Он сказал Геваре о том, что Израиль хотел бы наладить отношения с Кубой, и Че одобрил эту идею. (День, когда Куба примет позицию СССР в поддержку Палестины, был еще далеко.) Затем Митрани затронул наиболее неприятную для себя тему: участие Че в карательных действиях. Он сказал, что никогда этого не поймет, ведь сам Гевара не кубинец и не пострадал от рук батистовцев. Откуда же эта ненависть и жажда возмездия? «Знаешь, — ответил Че, — в таких делах ты должен убить первым, чтобы не быть убитым».

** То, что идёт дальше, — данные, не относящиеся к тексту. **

**config.mk**
```make
export PLATFORM = sky130hd
export DESIGN_NAME = sdas_sequencer
export DESIGN_NICKNAME = d
export VERILOG_FILES = /design/src/rtl/sdas_pkg.sv /design/src/rtl/sdas_sequencer.sv
export SDC_FILE = /design/constraint.sdc
export NUM_CORES = 1
export LEC_CHECK = 0
export ABC_CLOCK_PERIOD_IN_PS = 3600
export BUFFER_PORTS_ARGS = -buffer_cell sky130_fd_sc_hd__buf_4
export CAP_MARGIN = 20
export CORE_MARGIN = 2
export CORE_UTILIZATION = 59
export DETAILED_ROUTE_END_ITERATION = 16
export HOLD_SLACK_MARGIN = 0.03
export PLACE_DENSITY = 0.9
export REMOVE_ABC_BUFFERS = 1
export SYNTH_ARGS = -nofsm -noshare
export SYNTH_HDL_FRONTEND = slang
export SYNTH_SLANG_ARGS = --single-unit
```
**constraint.sdc**
```tcl
create_clock -name core_clk -period 3.6 [get_ports core_clk]
set_input_delay 0.36 -clock core_clk [delete_from_list [all_inputs] [get_ports core_clk]]
set_output_delay 0.36 -clock core_clk [all_outputs]
set_load 0.01 [all_outputs]
```
$ cat src/rtl/pcslt_pkg.sv
// Package of constants for the PC card slot control register bank.
// Assumes a 32-bit classic Wishbone register bus with byte addresses.
`default_nettype none
package pcslt_pkg;
  localparam int ADDR_W = 9;
  localparam int DATA_W = 32;
  localparam int REG_W = 8;
  localparam int CSC_W = 4;
  localparam int WORD_LSB = 2;
  // Byte offsets of the registers.
  localparam logic [8:0] OFS_IDENT = 9'h000;
  localparam logic [8:0] OFS_POWER = 9'h008;
  localparam logic [8:0] OFS_CSC = 9'h010;
  localparam logic [8:0] OFS_ADD_GEN = 9'h058;
  localparam logic [8:0] OFS_FIXED = 9'h05c;
  localparam logic [8:0] OFS_GLOBAL = 9'h078;
  localparam logic [8:0] OFS_TIMING = 9'h0ec;
  localparam logic [8:0] OFS_SPARE = 9'h0f0;
  localparam logic [8:0] OFS_FUNC_SEL = 9'h0f8;
  localparam logic [8:0] OFS_SPECIAL = 9'h0fc;
  localparam logic [8:0] OFS_SLOT_EN = 9'h100;
  localparam logic [8:0] OFS_BUF_DIS = 9'h104;
  localparam logic [8:0] OFS_DETECT = 9'h108;
  localparam logic [8:0] OFS_COMMON_PWR = 9'h10c;
  localparam logic [8:0] OFS_SLOT_LAST = 9'h0fc;
  // Fixed read and reset values.
  localparam logic [7:0] FIXED_VALUE = 8'h0f;
  localparam logic [7:0] RD_ZERO = 8'h00;
  localparam logic [7:0] RST_REG = 8'h00;
  localparam logic [7:0] IDENT_RESET = 8'h5a; // Arbitrary value.
  // Field positions.
  localparam int GC_EXPLICIT_WB = 2;
  localparam int PWR_VCC_3V = 3;
  localparam int AG_VS_LO = 6;
  localparam int AG_VS_HI = 7;
  localparam int TM_ENABLED = 7;
  localparam int TM_SETUP_LO = 4;
  localparam int TM_SETUP_HI = 5;
  localparam int TM_HOLD_LO = 0;
  localparam int TM_HOLD_HI = 3;
  localparam int FS_BUF_PWR_EN = 6;
  localparam int FS_TIMING_EN = 3;
  localparam int FS_VS_EN = 1;
  localparam int FS_CARD_PWR_EN = 0;
  localparam int SO_PULSE_MODE = 2;
  localparam int SO_REMOVAL = 1;
  localparam int SO_BUF_CTRL = 0;
  localparam int SE_SLOT_ON = 7;
  localparam int SE_SPECIAL_LOCK = 5;
  localparam int SE_IDENT_WP = 4;
  localparam int BD_BUF_OFF = 0;
  localparam int DM_SOFTWARE = 0;
  localparam int CP_SHUTDOWN = 0;
  localparam int CSC_DETECT_CHANGE = 3;
  // Access sequencer states.
  typedef enum logic [1:0] {
    PCSLT_IDLE = 2'b00,
    PCSLT_SETUP = 2'b01,
    PCSLT_STROBE = 2'b10,
    PCSLT_HOLD = 2'b11
  } pcslt_state_e;
endpackage : pcslt_pkg
`default_nettype wire

$ cat src/rtl/pcslt_regs.sv
// Slot control and configuration register bank of a PC card host controller.
// Assumes a classic Wishbone master on CLK_SYS and synchronous card-side inputs.
`default_nettype none
module pcslt_regs #(
  parameter logic [7:0] IDENT_VALUE = pcslt_pkg::IDENT_RESET
) (
  input wire logic CLK_SYS,
  input wire logic RST,
  input wire logic WB_CYC_I,
  input wire logic WB_STB_I,
  input wire logic WB_WE_I,
  input wire logic [pcslt_pkg::ADDR_W-1:0] WB_ADR_I,
  input wire logic [3:0] WB_SEL_I,
  input wire logic [pcslt_pkg::DATA_W-1:0] WB_DAT_I,
  output logic [pcslt_pkg::DATA_W-1:0] WB_DAT_O,
  output logic WB_ACK_O,
  input wire logic CARD_PRESENT,
  input wire logic [1:0] CARD_VOLTAGE_SENSE_PINS,
  input wire logic [pcslt_pkg::CSC_W-1:0] CARD_STATUS_EVENT,
  input wire logic CARD_RING,
  input wire logic CARD_IREQ,
  input wire logic CARD_ACC_REQ,
  output logic CARD_ACC_STROBE,
  output logic CARD_ACC_DONE,
  output logic CSC_IRQ,
  output logic RING_INDICATE_OUT,
  output logic SYSTEM_INTERRUPT_LINE,
  output logic BUFFER_DISABLE_N,
  output logic CARD_VCC_3V,
  output logic [1:0] SUPPLY_CTRL_OE
);
  logic ack_q, ack_d;
  logic [31:0] dat_q, dat_d;
  logic [7:0] ident_q, ident_d, power_q, power_d, addgen_q, addgen_d, global_q, global_d;
  logic [7:0] timing_q, timing_d, spare_q, spare_d, fsel_q, fsel_d, special_q, special_d;
  logic [7:0] slot_q, slot_d, bufdis_q, bufdis_d, detect_q, detect_d, cpwr_q, cpwr_d;
  logic [3:0] csc_q, csc_d;
  logic present_q, present_d;
  logic [7:0] rd_val;
  logic req, wr, rd, slot_on, lock, timing_en, present_now, removal;
  logic ring_d, irql_d, bufn_d, vcc3_d, cscirq_d;
  logic [1:0] oe_d;
  logic ring_q, irql_q, bufn_q, vcc3_q, cscirq_q;
  logic [1:0] oe_q;
  pcslt_pkg::pcslt_state_e st_q, st_d;
  logic [3:0] cnt_q, cnt_d;
  logic strobe_q, strobe_d, done_q, done_d;

  // Tells whether a byte offset lies in the per-slot register set.
  function automatic logic in_slot_set(input logic [8:0] a);
    in_slot_set = (a <= pcslt_pkg::OFS_SLOT_LAST);
  endfunction : in_slot_set

  // Bus request decode; a request is taken while no acknowledge is pending.
  assign req = WB_CYC_I & WB_STB_I & ~ack_q;
  assign wr = req & WB_WE_I & WB_SEL_I[0];
  assign rd = req & ~WB_WE_I;
  assign slot_on = slot_q[pcslt_pkg::SE_SLOT_ON];
  assign lock = slot_q[pcslt_pkg::SE_SPECIAL_LOCK];
  assign timing_en = fsel_q[pcslt_pkg::FS_TIMING_EN];
  assign present_now = detect_q[pcslt_pkg::DM_SOFTWARE] | CARD_PRESENT;
  assign removal = present_q & ~present_now;

  // Read value for the addressed register.
  always_comb begin
    rd_val = pcslt_pkg::RD_ZERO;
    if (in_slot_set(WB_ADR_I) && !slot_on) begin
      rd_val = pcslt_pkg::RD_ZERO;
    end else begin
      case ({WB_ADR_I[8:pcslt_pkg::WORD_LSB], 2'b00})
        pcslt_pkg::OFS_IDENT: rd_val = ident_q;
        pcslt_pkg::OFS_POWER: rd_val = power_q;
        pcslt_pkg::OFS_CSC: rd_val = {4'h0, csc_q};
        pcslt_pkg::OFS_ADD_GEN: begin
          rd_val = addgen_q;
          if (fsel_q[pcslt_pkg::FS_VS_EN]) begin
            rd_val[pcslt_pkg::AG_VS_HI:pcslt_pkg::AG_VS_LO] = CARD_VOLTAGE_SENSE_PINS;
          end
        end
        pcslt_pkg::OFS_FIXED: rd_val = pcslt_pkg::FIXED_VALUE;
        pcslt_pkg::OFS_GLOBAL: rd_val = global_q;
        pcslt_pkg::OFS_TIMING: begin
          rd_val = timing_en ? {1'b1, timing_q[6:0]} : pcslt_pkg::RD_ZERO;
        end
        pcslt_pkg::OFS_SPARE: rd_val = spare_q;
        pcslt_pkg::OFS_FUNC_SEL: rd_val = lock ? pcslt_pkg::RD_ZERO : fsel_q;
        pcslt_pkg::OFS_SPECIAL: rd_val = special_q;
        pcslt_pkg::OFS_SLOT_EN: rd_val = slot_q;
        pcslt_pkg::OFS_BUF_DIS: rd_val = bufdis_q;
        pcslt_pkg::OFS_DETECT: rd_val = detect_q;
        pcslt_pkg::OFS_COMMON_PWR: rd_val = cpwr_q;
        default: rd_val = pcslt_pkg::RD_ZERO;
      endcase
    end
  end

  // Register next values: bus writes, hardware events and slot-off defaults.
  always_comb begin
    logic [8:0] wa;
    logic [7:0] wd;
    wa = {WB_ADR_I[8:pcslt_pkg::WORD_LSB], 2'b00};
    wd = WB_DAT_I[7:0];
    ack_d = req;
    dat_d = rd ? {24'h000000, rd_val} : 32'h00000000;
    ident_d = ident_q;
    power_d = power_q;
    addgen_d = addgen_q;
    global_d = global_q;
    timing_d = timing_q;
    spare_d = spare_q;
    fsel_d = fsel_q;
    special_d = special_q;
    slot_d = slot_q;
    bufdis_d = bufdis_q;
    detect_d = detect_q;
    cpwr_d = cpwr_q;
    csc_d = csc_q;
    present_d = present_now;
    // Status change bits: read clear or write-one clear, then events set.
    if (rd && wa == pcslt_pkg::OFS_CSC && slot_on && !global_q[pcslt_pkg::GC_EXPLICIT_WB]) begin
      csc_d = 4'h0;
    end
    if (wr && slot_on) begin
      case (wa)
        pcslt_pkg::OFS_IDENT: begin
          if (!slot_q[pcslt_pkg::SE_IDENT_WP]) ident_d = wd;
        end
        pcslt_pkg::OFS_POWER: power_d = wd;
        pcslt_pkg::OFS_CSC: begin
          if (global_q[pcslt_pkg::GC_EXPLICIT_WB]) csc_d = csc_q & ~wd[3:0];
        end
        pcslt_pkg::OFS_ADD_GEN: addgen_d = wd;
        pcslt_pkg::OFS_GLOBAL: global_d = wd;
        pcslt_pkg::OFS_TIMING: begin
          if (!lock) timing_d = wd;
        end
        pcslt_pkg::OFS_SPARE: spare_d = wd;
        pcslt_pkg::OFS_FUNC_SEL: begin
          if (!lock) fsel_d = wd;
        end
        pcslt_pkg::OFS_SPECIAL: begin
          if (!lock) begin
            special_d = {wd[7:2], special_q[pcslt_pkg::SO_REMOVAL], wd[0]};
          end
        end
        default: begin
        end
      endcase
    end
    if (wr) begin
      case (wa)
        pcslt_pkg::OFS_SLOT_EN: slot_d = wd;
        pcslt_pkg::OFS_BUF_DIS: bufdis_d = wd;
        pcslt_pkg::OFS_DETECT: detect_d = wd;
        pcslt_pkg::OFS_COMMON_PWR: cpwr_d = wd;
        default: begin
        end
      endcase
    end
    csc_d = csc_d | CARD_STATUS_EVENT;
    if (removal) begin
      special_d[pcslt_pkg::SO_REMOVAL] = 1'b1;
      csc_d[pcslt_pkg::CSC_DETECT_CHANGE] = 1'b1;
    end
    if (!slot_on) begin
      ident_d = IDENT_VALUE;
      power_d = pcslt_pkg::RST_REG;
      csc_d = 4'h0;
      addgen_d = pcslt_pkg::RST_REG;
      global_d = pcslt_pkg::RST_REG;
      timing_d = pcslt_pkg::RST_REG;
      spare_d = pcslt_pkg::RST_REG;
      fsel_d = pcslt_pkg::RST_REG;
      special_d = pcslt_pkg::RST_REG;
    end
  end

  // Bus answer and register storage.
  always_ff @(posedge CLK_SYS or posedge RST) begin
    if (RST) begin
      ack_q <= 1'b0;
      dat_q <= 32'h00000000;
      ident_q <= IDENT_VALUE;
      power_q <= pcslt_pkg::RST_REG;
      addgen_q <= pcslt_pkg::RST_REG;
      global_q <= pcslt_pkg::RST_REG;
      timing_q <= pcslt_pkg::RST_REG;
      spare_q <= pcslt_pkg::RST_REG;
      fsel_q <= pcslt_pkg::RST_REG;
      special_q <= pcslt_pkg::RST_REG;
      slot_q <= pcslt_pkg::RST_REG;
      bufdis_q <= pcslt_pkg::RST_REG;
      detect_q <= pcslt_pkg::RST_REG;
      cpwr_q <= pcslt_pkg::RST_REG;
      csc_q <= 4'h0;
      present_q <= 1'b0;
    end else begin
      ack_q <= ack_d;
      dat_q <= dat_d;
      ident_q <= ident_d;
      power_q <= power_d;
      addgen_q <= addgen_d;
      global_q <= global_d;
      timing_q <= timing_d;
      spare_q <= spare_d;
      fsel_q <= fsel_d;
      special_q <= special_d;
      slot_q <= slot_d;
      bufdis_q <= bufdis_d;
      detect_q <= detect_d;
      cpwr_q <= cpwr_d;
      csc_q <= csc_d;
      present_q <= present_d;
    end
  end

  // Card access sequencer: setup waits, one strobe cycle, hold waits.
  always_comb begin
    st_d = st_q;
    cnt_d = cnt_q;
    strobe_d = 1'b0;
    done_d = 1'b0;
    case (st_q)
      pcslt_pkg::PCSLT_IDLE: begin
        if (CARD_ACC_REQ && slot_on) begin
          st_d = pcslt_pkg::PCSLT_SETUP;
          cnt_d = timing_en ? {2'b00, timing_q[pcslt_pkg::TM_SETUP_HI:pcslt_pkg::TM_SETUP_LO]} : 4'h0;
        end
      end
      pcslt_pkg::PCSLT_SETUP: begin
        if (cnt_q == 4'h0) begin
          st_d = pcslt_pkg::PCSLT_STROBE;
          strobe_d = 1'b1;
        end else begin
          cnt_d = cnt_q - 4'h1;
        end
      end
      pcslt_pkg::PCSLT_STROBE: begin
        st_d = pcslt_pkg::PCSLT_HOLD;
        cnt_d = timing_en ? timing_q[pcslt_pkg::TM_HOLD_HI:pcslt_pkg::TM_HOLD_LO] : 4'h0;
      end
      pcslt_pkg::PCSLT_HOLD: begin
        if (cnt_q == 4'h0) begin
          st_d = pcslt_pkg::PCSLT_IDLE;
          done_d = 1'b1;
        end else begin
          cnt_d = cnt_q - 4'h1;
        end
      end
      default: st_d = pcslt_pkg::PCSLT_IDLE;
    endcase
  end

  // Card side pins, each taken from a flip-flop.
  always_comb begin
    cscirq_d = |csc_q;
    ring_d = CARD_RING & ~(fsel_q[pcslt_pkg::FS_BUF_PWR_EN] & bufdis_q[pcslt_pkg::BD_BUF_OFF]);
    irql_d = special_q[pcslt_pkg::SO_PULSE_MODE] ? CARD_IREQ : ~CARD_IREQ;
    bufn_d = special_q[pcslt_pkg::SO_BUF_CTRL] | ~bufdis_q[pcslt_pkg::BD_BUF_OFF];
    vcc3_d = fsel_q[pcslt_pkg::FS_CARD_PWR_EN] & power_q[pcslt_pkg::PWR_VCC_3V];
    oe_d = {2{~cpwr_q[pcslt_pkg::CP_SHUTDOWN]}};
  end

  // Sequencer and pin registers.
  always_ff @(posedge CLK_SYS or posedge RST) begin
    if (RST) begin
      st_q <= pcslt_pkg::PCSLT_IDLE;
      cnt_q <= 4'h0;
      strobe_q <= 1'b0;
      done_q <= 1'b0;
      cscirq_q <= 1'b0;
      ring_q <= 1'b0;
      irql_q <= 1'b0;
      bufn_q <= 1'b1;
      vcc3_q <= 1'b0;
      oe_q <= 2'b11;
    end else begin
      st_q <= st_d;
      cnt_q <= cnt_d;
      strobe_q <= strobe_d;
      done_q <= done_d;
      cscirq_q <= cscirq_d;
      ring_q <= ring_d;
      irql_q <= irql_d;
      bufn_q <= bufn_d;
      vcc3_q <= vcc3_d;
      oe_q <= oe_d;
    end
  end

  assign WB_ACK_O = ack_q;
  assign WB_DAT_O = dat_q;
  assign CARD_ACC_STROBE = strobe_q;
  assign CARD_ACC_DONE = done_q;
  assign CSC_IRQ = cscirq_q;
  assign RING_INDICATE_OUT = ring_q;
  assign SYSTEM_INTERRUPT_LINE = irql_q;
  assign BUFFER_DISABLE_N = bufn_q;
  assign CARD_VCC_3V = vcc3_q;
  assign SUPPLY_CTRL_OE = oe_q;
endmodule : pcslt_regs
`default_nettype wire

Перед отъездом Митрани Че вручил ему одну из новеньких кубинских банкнот со своим автографом и три подписанных экземпляра «Партизанской войны»: для самого Митрани, для старого наставника Че в Мехико Саласара Маллена и для президента Лопеса Матеоса. Посвящение на книге, предназначавшейся Митрани, гласило: «Давиду с пожеланием снова встать на правильную дорогу».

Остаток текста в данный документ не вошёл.